In the mid-1890s Rhodesian Railways had reached Bulawayo in Southern Rhodesia spurring industrial development there, fuelled by the coal mines at Hwange just 110 km (68 mi) south-east of Mosi-oa-Tunya. The railway was extended to Hwange for the coal, but Rhodes' vision was to keep pushing north to extend the British Empire, and he would have built it to Cairo if he could. In 1904 the railway reached the Falls on the southern side and construction of the Victoria Falls Bridge started.

Too impatient to wait for its completion, Rhodes had the line from Livingstone to Kalomo built and operations started some months in advance of the bridge using a single locomotive which was conveyed in pieces by temporary cableway across the gorge next to the bridge building site.

With the new Bridge open in September 1905, Livingstone boomed. The British South Africa Company moved the capital of the territory there in 1907. In 1911 the company merged the territory with North-Eastern Rhodesia as Northern Rhodesia. Livingstone prospered from its position as a gateway to trade between north and south sides of the Zambezi, as well as from farming in the Southern Province and commercial timber production from forests to its north-west. A number of colonial buildings were erected which still stand.Although the capital was moved to Lusaka in 1935 to be closer to the economic heartland of the Copperbelt, industries based on timber, hides, tobacco, cotton (including textiles) and other agricultural products grew. A hydroelectric plant was built taking water from the Eastern Cataract of the Falls. The town of Victoria Falls in Southern Rhodesia had the tourist trade, but many supplies were bought from Livingstone.

Of all the towns in Northern Rhodesia, colonial Livingstone took on the most British character.Surrounded by large numbers of African settlements, it had a strongly marked segregation which while not being officially enshrined as an apartheid policy, had similar practical effects. The north and western areas of the town and the town centre were reserved for the colonial government and white-owned businesses and associated residential areas, while African townships such as Maramba (named after the small Maramba River flowing nearby) were in the east and south and were inhabited by working servants, craftsman, tradesman, as well as large numbers of non-working black families suffering under welfare dependency. Asians and people of mixed race owned businesses in the middle, on the eastern side of the centre.

As the British government began publicly discussing independence, and news of the large scale genocide of white colonials in nearby Belgian Congo was heard, many white residents feared abandonment by the British colonial government. Consequently, many began making moves to migrate south toward Southern Rhodesia or South Africa. When Northern Rhodesia obtained independence as Zambia, many more whites continued to leave.
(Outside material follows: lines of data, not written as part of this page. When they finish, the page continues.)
File: src/rtl/spike_frame_collector.sv
// Rebuilds neuron indices from the frame-start pulse, counts spikes per frame
// and queues each spike as a {frame, index} event for host readout.
module spike_frame_collector
    import spike_frame_pkg::*;
#(
    parameter int NN      = EVT_NN,
    parameter int FIFO_AW = 6,
    parameter int TS_W    = EVT_TS_W
) (
    input  logic                 clk,
    input  logic                 reset,
    input  logic                 frame_start,
    input  logic                 spike_valid,
    input  logic                 spike_in,
    output logic                 evt_valid,
    input  logic                 evt_ready,
    output logic [NN+TS_W:0]     evt_data,
    output logic [31:0]          frame_count,
    output logic [TS_W-1:0]      frame_num,
    output logic [15:0]          overflow_cnt,
    output logic                 frame_err
);

    localparam int W = NN + 1 + TS_W;

    localparam logic [NN:0]            IDX_ONE  = {{NN{1'b0}}, 1'b1};
    localparam logic [NN+1:0]          SEEN_ONE = {{(NN+1){1'b0}}, 1'b1};
    localparam logic [NN+1:0]          SEEN_MAX = '1;
    localparam logic [NN+1:0]          SLOT_N   = {1'b1, {(NN+1){1'b0}}};
    localparam logic [FRAME_CNT_W-1:0] ACC_ONE  = {{(FRAME_CNT_W-1){1'b0}}, 1'b1};
    localparam logic [FRAME_CNT_W-1:0] ACC_MAX  = '1;
    localparam logic [TS_W-1:0]        FNUM_ONE = {{(TS_W-1){1'b0}}, 1'b1};
    localparam logic [OVF_CNT_W-1:0]   OVF_ONE  = {{(OVF_CNT_W-1){1'b0}}, 1'b1};
    localparam logic [OVF_CNT_W-1:0]   OVF_MAX  = '1;

    logic [NN:0]            slot_idx;
    logic [NN+1:0]          slot_seen;
    logic [FRAME_CNT_W-1:0] spk_acc;
    logic                   started;

    logic [NN:0]            beat_idx;
    logic [TS_W-1:0]        beat_fnum;
    logic                   spike_beat;
    logic                   evt_pop;
    logic                   fifo_full;
    logic                   fifo_push;
    logic                   evt_drop;

    // Index and frame number the current beat belongs to; a frame-start beat is slot 0 of the new frame.
    always_comb begin
        beat_idx   = slot_idx;
        beat_fnum  = frame_num;
        spike_beat = spike_valid & spike_in;
        if (frame_start) begin
            beat_idx = '0;
            if (started) begin
                beat_fnum = frame_num + FNUM_ONE;
            end
        end
    end

    assign evt_pop   = evt_valid & evt_ready;
    assign fifo_push = spike_beat & (~fifo_full | evt_pop);
    assign evt_drop  = spike_beat & fifo_full & ~evt_pop;

    // Slot tracking and per-frame spike accounting.
    always_ff @(posedge clk) begin
        if (reset) begin
            slot_idx    <= '0;
            slot_seen   <= '0;
            spk_acc     <= '0;
            started     <= 1'b0;
            frame_count <= '0;
            frame_num   <= '0;
            frame_err   <= 1'b0;
        end else if (frame_start) begin
            slot_idx    <= spike_valid ? IDX_ONE : '0;
            slot_seen   <= spike_valid ? SEEN_ONE : '0;
            spk_acc     <= spike_beat ? ACC_ONE : '0;
            started     <= 1'b1;
            frame_count <= spk_acc;
            frame_num   <= beat_fnum;
            if (started && (slot_seen != SLOT_N)) begin
                frame_err <= 1'b1;
            end
        end else if (spike_valid) begin
            slot_idx <= slot_idx + IDX_ONE;
            if (slot_seen != SEEN_MAX) begin
                slot_seen <= slot_seen + SEEN_ONE;
            end
            if (spike_in && (spk_acc != ACC_MAX)) begin
                spk_acc <= spk_acc + ACC_ONE;
            end
        end
    end

    // Count events lost to a full FIFO, holding at the top value.
    always_ff @(posedge clk) begin
        if (reset) begin
            overflow_cnt <= '0;
        end else if (evt_drop && (overflow_cnt != OVF_MAX)) begin
            overflow_cnt <= overflow_cnt + OVF_ONE;
        end
    end

    spike_evt_fifo #(
        .WIDTH (W),
        .AW    (FIFO_AW)
    ) u_fifo (
        .clk   (clk),
        .reset (reset),
        .push  (fifo_push),
        .din   ({beat_fnum, beat_idx}),
        .full  (fifo_full),
        .pop   (evt_pop),
        .dout  (evt_data),
        .valid (evt_valid)
    );

endmodule
## src/rtl/sar_pkg.sv

```systemverilog
// Shared types and constants for the successive-approximation search controller.
// Optional build macro: SAR_EARLY_EXIT_EN (see sar_search.sv).
package sar_pkg;

    // Controller states
    typedef enum logic [1:0] {
        IDLE   = 2'd0,
        SEARCH = 2'd1,
        DONE   = 2'd2
    } sar_state_t;

    // Default operand width, which is also the number of search steps
    localparam int SAR_DEFAULT_WIDTH = 16;

    // MSB-only mask for the default width; the first trial bit of a search
    localparam logic [SAR_DEFAULT_WIDTH-1:0] SAR_DEFAULT_MSB_MASK =
        SAR_DEFAULT_WIDTH'(1) << (SAR_DEFAULT_WIDTH - 1);

endpackage

```

## src/rtl/sar_search_mask_shifter.sv

```systemverilog
// One-hot trial-bit register for the search controller.
// load puts the MSB in place, shift walks it one bit towards the LSB,
// clear empties it (clear wins over load, load wins over shift).
// last is high while the LSB is the bit under trial.
module sar_mask_shifter
    import sar_pkg::*;
#(
    parameter int WIDTH = SAR_DEFAULT_WIDTH
) (
    input  logic             clk,
    input  logic             rst_n,
    input  logic             load,
    input  logic             shift,
    input  logic             clear,
    output logic [WIDTH-1:0] mask,
    output logic             last
);

    localparam logic [WIDTH-1:0] MSB_MASK = {1'b1, {(WIDTH-1){1'b0}}};

    logic [WIDTH-1:0] mask_reg;

    // One-hot mask register: clear, load MSB, or shift right
    always_ff @(posedge clk or negedge rst_n) begin
        if (!rst_n) begin
            mask_reg <= '0;
        end else if (clear) begin
            mask_reg <= '0;
        end else if (load) begin
            mask_reg <= MSB_MASK;
        end else if (shift) begin
            mask_reg <= mask_reg >> 1;
        end
    end

    assign mask = mask_reg;
    assign last = (mask_reg == WIDTH'(1));

endmodule

```

## src/rtl/sar_search.sv

```systemverilog
// Successive-approximation search controller. Drives trial values on Probe
// into an external magnitude comparator (unknown on its A side) and builds
// Result one bit per cycle, MSB first, from the Greater/Equal verdicts.
// Optional build macro SAR_EARLY_EXIT_EN: an Equal verdict ends the search
// immediately; otherwise every search takes exactly WIDTH steps.
module sar_search
    import sar_pkg::*;
#(
    parameter int WIDTH = SAR_DEFAULT_WIDTH
) (
    input  logic             clk,
    input  logic             rst_n,
    input  logic             Start,
    input  logic             Greater,
    input  logic             Equal,
    output logic [WIDTH-1:0] Probe,
    output logic [WIDTH-1:0] Result,
    output logic             Busy,
    output logic             Done
);

    sar_state_t       state_reg;
    sar_state_t       state_next;
    logic [WIDTH-1:0] result_reg;
    logic [WIDTH-1:0] result_next;
    logic [WIDTH-1:0] mask;
    logic             mask_last;
    logic             mask_load;
    logic             mask_shift;
    logic             mask_clear;
    logic             accept;
    logic             finish;

    sar_mask_shifter #(
        .WIDTH (WIDTH)
    ) u_mask (
        .clk   (clk),
        .rst_n (rst_n),
        .load  (mask_load),
        .shift (mask_shift),
        .clear (mask_clear),
        .mask  (mask),
        .last  (mask_last)
    );

    // Trial value: the bit under test is OR'ed in only while searching.
    // Mask bits are never already set in Result, so no carry is possible.
    assign Probe = (state_reg == SEARCH) ? (result_reg | mask) : result_reg;

    // A verdict of "greater or equal" keeps the trial bit; both flags high
    // is treated as Equal, which keeps the bit as well.
    assign accept = Greater | Equal;

`ifdef SAR_EARLY_EXIT_EN
    // Equal means Probe already matches the unknown: lower bits stay zero
    assign finish = mask_last | Equal;
`else
    assign finish = mask_last;
`endif

    // Next-state and datapath control
    always_comb begin
        state_next  = state_reg;
        result_next = result_reg;
        mask_load   = 1'b0;
        mask_shift  = 1'b0;
        mask_clear  = 1'b0;
        case (state_reg)
            IDLE, DONE: begin
                if (Start) begin
                    state_next  = SEARCH;
                    result_next = '0;
                    mask_load   = 1'b1;
                end else if (state_reg == DONE) begin
                    state_next = IDLE;
                end
            end
            SEARCH: begin
                mask_shift = 1'b1;
                if (accept) begin
                    result_next = Probe;
                end
                if (finish) begin
                    state_next = DONE;
                    mask_clear = 1'b1;
                end
            end
            default: begin
                state_next = IDLE;
                mask_clear = 1'b1;
            end
        endcase
    end

    // State and result registers; reset aborts any search silently
    always_ff @(posedge clk or negedge rst_n) begin
        if (!rst_n) begin
            state_reg  <= IDLE;
            result_reg <= '0;
        end else begin
            state_reg  <= state_next;
            result_reg <= result_next;
        end
    end

    assign Result = result_reg;
    assign Busy   = (state_reg == SEARCH);
    assign Done   = (state_reg == DONE);

endmodule
```
## config.mk

```make
export PLATFORM = sky130hd
export DESIGN_NAME = noc_output_scheduler_flat
export DESIGN_NICKNAME = d
export VERILOG_FILES = /design/src/rtl/manycore_pkg.sv /design/src/rtl/noc_output_scheduler_if.sv /design/src/rtl/rr_arbiter.sv /design/src/rtl/noc_output_scheduler.sv /design/src/flat_wrapper.sv
export SDC_FILE = /design/constraint.sdc
export NUM_CORES = 1
export LEC_CHECK = 0
export ABC_AREA = 1
export BUFFER_PORTS_ARGS = -buffer_cell sky130_fd_sc_hd__clkbuf_2
export CAP_MARGIN = 20
export CORE_UTILIZATION = 30
export DETAILED_ROUTE_END_ITERATION = 16
export GPL_ROUTABILITY_DRIVEN = 0
export GPL_TIMING_DRIVEN = 0
export MAX_ROUTING_LAYER = met4
export PLACE_DENSITY = 0.59
export SLEW_MARGIN = 30
export SYNTH_ARGS = -nofsm -noshare
export SYNTH_HDL_FRONTEND = slang
export SYNTH_SLANG_ARGS = --single-unit
```

## constraint.sdc

```tcl
create_clock -name clock -period 10.3 [get_ports clock]
set_input_delay 0 -clock clock [delete_from_list [all_inputs] [get_ports clock]]
set_output_delay 0 -clock clock [all_outputs]
set_load 0.01 [all_outputs]
```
At the end of British rule in 1964, Africans were handed a country in which there were only 100 black college graduates, almost all in social sciences from the University of Fort Hare in South Africa. In 1968, a one party state had been established which seized most remaining non-black property, especially those of whites.Consequently, most of the remaining Northern Rhodesians left after an official policy of nationalisation in Zambia was announced.